Changing the habits of a lifetime had taken another six months, but in doing so he discovered what he wanted out of life. He wanted family—kids, a big dog, and someone comfortable to wake up with. He wanted holidays and fights over the Sunday paper. He was thirty-three years old and ready to settle down.

Which was why he had no business falling in lust with one of his work-obsessed students.

Sam grabbed the boots from the floor and cursed his luck and Clare McGuire. They amounted to the same thing. Clare wasn’t the type to fight over the Sunday funnies. Probably didn’t read the comics. Probably didn’t even talk at the breakfast table. Everything about her was wrong for a man looking for a family.
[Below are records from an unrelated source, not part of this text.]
run A:
## pixel_generation
module pixel_generation(
    input clk,                               
    input reset,                             
    input video_on,                          
    input [9:0] x, y,    
    input KEY_UP, KEY_DOWN, KEY_LEFT, KEY_RIGHT,
    output reg [11:0] rgb                    
    );
Size in the first run: ~2300 cells after synthesis, ~34 flip-flops, roughly 39 I/O pins.
Settings: LEC_CHECK=0, ABC_AREA=1, CAP_MARGIN=20, CORE_MARGIN=2, CORE_UTILIZATION=44, CTS_CLUSTER_DIAMETER=177, CTS_CLUSTER_SIZE=30, SLEW_MARGIN=20; clock period 10.0 ns.
run.sh (not shown) runs the stock make flow with config.mk's settings and CLKGATE_MAP_FILE=.
Input-level comparison between run B and run A:
- a change of CTS_CLUSTER_SIZE from 30 to 99
- a change of CORE_UTILIZATION from 44 to 66
- a change of CTS_CLUSTER_DIAMETER from 177 to 398
- a deleted ABC_AREA that had been 1
- a change of the clock period (ns, I/O delays scaled along) from 10.0 to 7.29
The flow did not stop early for run B: all stages ran, and the layout cleared the timing, design-rule and antenna checks.
Run B vs run A: design area up slightly
Run B against run A: worst setup slack after layout shows a reduction of 1600 ps, fraction of synthesized area in multiplexers shows an increase of 2.1 points, net count of the finished layout shows a reduction of 550, area of the die shows a reduction of 31%, global routing usage on met2 shows an increase of 13 points.
## job 101
==> flow/design.v (excerpt) <==
module cordic (clk, rst, s, angle, done, sine, cosine);
    input                   clk, rst, s;
    input   signed  [31:0]  angle;
    output  reg             done;
    output  signed  [31:0]  sine, cosine;
    reg              [1:0]  y, yn;
    wire                    z;
    wire             [3:0]  cntr_val0;
    wire    signed  [31:0]  atan [0:15];
    reg                     reg_ld_angle, reg_ld_sine, reg_ld_cosine, cntr_ld0, cntr_en0;
    wire    signed  [31:0]  reg_ld_val_angle, reg_ld_val_sine, reg_ld_val_cosine;
    wire    signed  [31:0]  reg_val_angle, reg_val_sine, reg_val_cosine, bshft_val_cosine, bshft_val_sine;
    assign atan[0]  = 450_000_000;
    assign atan[1]  = 265_650_512;
    assign atan[2]  = 140_362_435;
    assign atan[3]  = 071_250_163;
    assign atan[4]  = 035_763_344;
    assign atan[5]  = 017_899_106;
    assign atan[6]  = 008_951_737;
    assign atan[7]  = 004_476_142;
    assign atan[8]  = 002_381_050;
    assign atan[9]  = 001_119_057;
    assign atan[10] = 000_559_529;
    assign atan[11] = 000_279_765;
    assign atan[12] = 000_139_882;
    assign atan[13] = 000_069_941;
    assign atan[14] = 000_034_971;
    assign atan[15] = 000_017_485;
    always @(posedge clk, posedge rst) begin
        if (rst) begin
            y <= 0;
        end else begin
            y <= yn;
        end
    end
    always @(y, s, z) begin
        case (y)
            0: begin
                if (~s) begin
                    yn <= 0;
                end else begin
                    yn <= 1;
  ...
Size: ~3,500 cells after synthesis, about 100 flip-flops, roughly 100 I/O pins, roughly 0.020 sq mm of cells after synthesis.
clock: 7.5 ns
lec_check: 0
abc_area: 1
cap_margin: 20
core_aspect_ratio: 0.5
core_margin: 2
core_utilization: 40
cts_cluster_diameter: 197
cts_cluster_size: 98
hold_slack_margin: 0.22
place_density_lb_addon: 0.27
slew_margin: 20
tns_end_percent: 5
run.sh (not shown) runs the stock make flow with config.mk's settings and CLKGATE_MAP_FILE=.
Job 101 completed every stage of the flow, and the final layout passed the timing, design-rule and antenna checks.
## HandwashSensor
module HandwashSensor(
    input clk,
    input reset,
    input acceptLeftHandDistance,
    input [15:0] leftHandDistance,
    input acceptLeftHandGain,
    input [7:0] leftHandGain,
    input acceptRightHandDistance,
    input [15:0] rightHandDistance,
    input acceptRightHandGain,
    input [7:0] rightHandGain,
    output waterOn
);
reg [15:0] leftHandDistanceHeld;
 always@(posedge clk)  begin
     if(reset)
         leftHandDistanceHeld <= 0;
     else if(acceptLeftHandDistance)
         leftHandDistanceHeld <= leftHandDistance;
     else
         leftHandDistanceHeld <= leftHandDistanceHeld;
 end
reg [7:0] leftHandGainHeld;
 always@(posedge clk)  begin
     if(reset)
         leftHandGainHeld <= 0;
     else if(acceptLeftHandGain)
         leftHandGainHeld <= leftHandGain;
     else
         leftHandGainHeld <= leftHandGainHeld;
 end
reg [15:0] rightHandDistanceHeld;
 always@(posedge clk)  begin
     if(reset)
         rightHandDistanceHeld <= 0;
     else if(acceptRightHandDistance)
         rightHandDistanceHeld <= rightHandDistance;
     else
         rightHandDistanceHeld <= rightHandDistanceHeld;
 end
reg [7:0] rightHandGainHeld;
 always@(posedge clk)  begin
     if(reset)
         rightHandGainHeld <= 0;
     else if(acceptRightHandGain)
         rightHandGainHeld <= rightHandGain;
     else
         rightHandGainHeld <= rightHandGainHeld;
 end
wire [15:0] leftHand;
 wire [23:0] leftHandDistanceHeld_Mult_leftHandGainHeld;
  ...
For scale: about 1100 cells after synthesis, ~80 flip-flops, roughly 55 I/O pins, about 10000 um^2 of cells after synthesis.
clock: 5.46 ns
lec_check: 0
cap_margin: 35
core_aspect_ratio: 1.62
core_margin: 2
core_utilization: 35
cts_cluster_size: 88
gpl_routability_driven: 0
gpl_timing_driven: 0
max_routing_layer: met5
place_density_lb_addon: 0.08
slew_margin: 0
tns_end_percent: 20
run.sh (not shown) runs the stock make flow with config.mk's settings and CLKGATE_MAP_FILE=.
The first run finished with timing, DRC and antenna clean.
Change:
CAP_MARGIN = 20   (was 35)
CORE_ASPECT_RATIO = unset   (was 1.62)
CORE_UTILIZATION = 65   (was 35)
CTS_CLUSTER_SIZE = unset   (was 88)
GPL_ROUTABILITY_DRIVEN = unset   (was 0)
GPL_TIMING_DRIVEN = unset   (was 0)
MAX_ROUTING_LAYER = unset   (was met5)
PLACE_DENSITY_LB_ADDON = unset   (was 0.08)
SLEW_MARGIN = 20   (was 0)
TNS_END_PERCENT = unset   (was 20)
clock period = 5.41 ns   (was 5.46 ns; I/O delays follow)
The changed run passed the timing, design-rule and antenna checks; clock skew stays flat; first-iteration DRC count rises by 46%; clock-buffer cell count falls by 5; via count falls by 0.71%.
Change:
CORE_UTILIZATION = 66   (was 65)
CTS_CLUSTER_DIAMETER = 40   (was unset)
clock period = 4.44 ns   (was 5.41 ns; I/O delays follow)
Effect: Now the flow ran to the end with violations: negative setup slack. Clock skew barely changes. Final cell count rose by a little under a tenth. Die area fell slightly. Global-route usage rose by 2.9 points. Core utilization rose by 12 points. First-iteration DRC count rose by about a fifth. Fmax rose by roughly a tenth. Routed wire length rose by about a fifth.

---

Starting RTL as in the previous note.
Settings: LEC_CHECK=0, CAP_MARGIN=20, CORE_MARGIN=2, CORE_UTILIZATION=40, SLEW_MARGIN=20; clock period 5.18 ns.
The starting point completed without violations.
Change:
ABC_AREA = 1   (was default)
CORE_UTILIZATION = 67   (was 40)
clock period = 4.46 ns   (was 5.18 ns; I/O delays follow)
Die size came out lower by 35%. Worst setup slack got worse by 120 ps. Area after synthesis goes up by 7.9%. Design area came out higher by 7.1%. Clock skew is lower by 3.4 ps. Core utilization increases by 31 points. Total power climbs by 40%.
Change:
ABC_AREA = default   (was 1)
CORE_ASPECT_RATIO = 0.5   (was default)
CORE_MARGIN = 8   (was 2)
TNS_END_PERCENT = 15   (was default)
clock period = 7.0 ns   (was 4.46 ns; I/O delays follow)
The changed run went through all stages and came out clean; worst setup slack gains 1700 ps; hold slack gains 63 ps; non-clock buffer count went down by 52; via count went down by 21%; sequential share of layout area went up by 1.0 points; synthesized area went down by 7.3%; maximum frequency went down by 17%.

--- another note on this design; it stands on its own ---

==> flow/design.v (excerpt) <==
module HandwashSensor(
    input clk,
    input reset,
    input acceptLeftHandDistance,
    input [15:0] leftHandDistance,
    input acceptLeftHandGain,
    input [7:0] leftHandGain,
    input acceptRightHandDistance,
    input [15:0] rightHandDistance,
    input acceptRightHandGain,
    input [7:0] rightHandGain,
    output waterOn
);
==> flow/config.mk <==
export PLATFORM = sky130hd
export DESIGN_NAME = HandwashSensor
export DESIGN_NICKNAME = HandwashSensor
export VERILOG_FILES = /design/flow/design.v
export SDC_FILE = /design/flow/constraint.sdc
export NUM_CORES = 4
export LEC_CHECK = 0
export CAP_MARGIN = 35
export CORE_ASPECT_RATIO = 0.76
export CORE_MARGIN = 2
export CORE_UTILIZATION = 58
export CTS_CLUSTER_SIZE = 78
export GPL_ROUTABILITY_DRIVEN = 1
export GPL_TIMING_DRIVEN = 1
export MAX_ROUTING_LAYER = met5
export PLACE_DENSITY_LB_ADDON = 0.08
export SETUP_SLACK_MARGIN = -0.35
export SLEW_MARGIN = 30
export TNS_END_PERCENT = 20
==> flow/constraint.sdc <==
create_clock -name core_clock -period 4.51 [get_ports {clk}]
set_input_delay 0.9020 -clock core_clock [delete_from_list [all_inputs] [get_ports {clk}]]
set_output_delay 0.9020 -clock core_clock [all_outputs]
set_load 0.01 [all_outputs]
run.sh (not shown) runs the stock make flow with config.mk's settings and CLKGATE_MAP_FILE=.
The baseline finished with setup timing left.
Then why does she get to you?

“Hell if I know,” Sam answered himself, and strode purposefully out of the house. The large oval of etched glass rattled in the front door as he slammed it behind him.

Sam didn’t feel the smallest twinge of guilt, but he was certain the game of hide-and-seek Clare had been playing was about to end. For three days he had tried to
get her on the phone. If he called her at home, the machine answered. If he called her at work, her male secretary, Joshua, answered, made an excuse, and took a message that went straight into the garbage can. However, today’s message couldn’t be crumpled and tossed.